PreProd : AutoML made simple

AutoML Hackathon

Team PipeDreamers

[!NOTE] Objective

Receive file inputs from users.
Perform data cleaning and preprocessing.
Format data for various machine learning classification algorithms.
Pass necessary parameters to train data
Ensuring scalability, reliability, and efficiency in data handling.

Project Plan

1. Architecture

The system is designed using a micro-services architecture to ensure modularity, scalability, and ease of maintenance. The architecture is composed of the following components:

![[Screenshot 2024-08-02 at 9.37.19 AM.png]]

Frontend (Next.js)

Description: The frontend is developed using Next.js, a React-based framework. It provides a user-friendly interface for users to upload files and view the processing status.
Features:
- File upload functionality
- Status dashboard for tracking the data processing pipeline
- User authentication and session management
- Parameters to train model

Backend Services

File Upload and Management

Description: This microservice handles the ingestion of files uploaded by users. It stores the files temporarily and initiates the data processing pipeline.
Technologies: JavaScript
Responsibilities:
- Receive and validate file uploads
- Store files in a temporary location on Google Cloud Storage
- Adds files metadata in Mongo DB
- Adds new event to RabbitMQ queue

Data Cleaning and Preprocessing (Python)

Description: This service is responsible for cleaning and preprocessing the uploaded data.
Technologies: Python, Pandas, NumPy, Scikit-Learn
Responsibilities:
- Detect and handle missing values
- Normalise and standardise data
- Convert categorical data into numerical formats (one-hot encoding, label encoding)
- Handle data anomalies and inconsistencies

Machine Learning Preprocessing (Python)

Description: This service formats the cleaned data into trainable formats for various machine learning algorithms.
Technologies: Python, scikit-learn
Responsibilities:
- Split data into training and testing sets
- Scale and transform data as required by specific algorithms
- Train various ML models on the uploaded dataset
- Save the trained models in pickled file formats

Data Storage (MongoDB, Google Cloud Storage)
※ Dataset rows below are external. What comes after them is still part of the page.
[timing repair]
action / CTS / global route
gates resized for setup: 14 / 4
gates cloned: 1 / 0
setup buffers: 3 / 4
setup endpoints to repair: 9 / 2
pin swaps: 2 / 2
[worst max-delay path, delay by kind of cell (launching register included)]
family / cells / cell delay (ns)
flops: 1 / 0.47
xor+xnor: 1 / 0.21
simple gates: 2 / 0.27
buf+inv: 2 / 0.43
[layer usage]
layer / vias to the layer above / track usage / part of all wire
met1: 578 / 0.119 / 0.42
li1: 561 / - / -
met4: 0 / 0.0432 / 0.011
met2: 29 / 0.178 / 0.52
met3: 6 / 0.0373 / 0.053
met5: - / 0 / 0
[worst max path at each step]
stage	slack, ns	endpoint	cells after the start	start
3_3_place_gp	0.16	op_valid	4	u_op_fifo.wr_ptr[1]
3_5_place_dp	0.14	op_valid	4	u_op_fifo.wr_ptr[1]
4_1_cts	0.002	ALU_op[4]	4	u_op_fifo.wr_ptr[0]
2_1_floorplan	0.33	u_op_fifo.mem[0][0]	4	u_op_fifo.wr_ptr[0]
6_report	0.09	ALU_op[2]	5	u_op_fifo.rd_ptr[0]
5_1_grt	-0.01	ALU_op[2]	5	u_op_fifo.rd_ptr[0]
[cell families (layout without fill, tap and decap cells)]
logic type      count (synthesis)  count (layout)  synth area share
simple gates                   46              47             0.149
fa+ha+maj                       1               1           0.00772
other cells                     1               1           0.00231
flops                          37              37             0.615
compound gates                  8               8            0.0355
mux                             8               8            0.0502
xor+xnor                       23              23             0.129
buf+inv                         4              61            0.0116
Description: MongoDB is used as the primary database for storing metadata about the files and their processing status.
Responsibilities:
- Store user information and authentication data
- Track file upload and processing status
- MongoDB stores files metadata.
- GCS stores uploaded datasets

Message Queue (RabbitMQ)

Description: RabbitMQ is utilised for asynchronous communication between microservices.
Responsibilities:
- Queue messages for file processing tasks
- Ensure reliable delivery of tasks to the appropriate microservices
- Enable scalability by distributing workloads among multiple instances of processing services

2. Skill Matrix

skills	Manomay	Sudhith	Pranav	Jaiyank
Front end			✔️
Backend	✔️
AI/ML		✔️		✔️
Documentation			✔️

3. Timeline

To tackle the project efficiently, the team divided the work into two parallel streams: Web Development and Backend Development using Python.

Day 1

TL;DR The first day focused on groundwork for both the frontend and backend systems. The web development efforts concentrated on building a functional user interface, while backend work established essential data processing and machine learning capabilities.

Web Development: Day 1

Tasks and Progress:

Authentication/Login Page:
- Goal: Implement a secure login system to manage user access.
- Implementation:
  - Built using Next.js and integrated with a user authentication service.
  - Implemented secure token-based authentication to ensure user data privacy.
  - Developed a responsive design to ensure usability across various devices.
Dashboard for File Upload:
- Goal: Provide a user-friendly interface for uploading data files.
- Implementation:
  - Designed and developed a dashboard interface with Next.js.
  - Added functionality to allow users to upload files easily.
  - Provided a section for users to view the status of their uploaded files and processing.
Backend Connection:
- Goal: Connect the frontend to the backend services for data storage and processing.
- Implementation:
  - Established an API to communicate between the frontend and the backend.
  - Implemented a system to store metadata (such as file names) in MongoDB.
  - Configured Google Cloud Storage to securely store the uploaded files.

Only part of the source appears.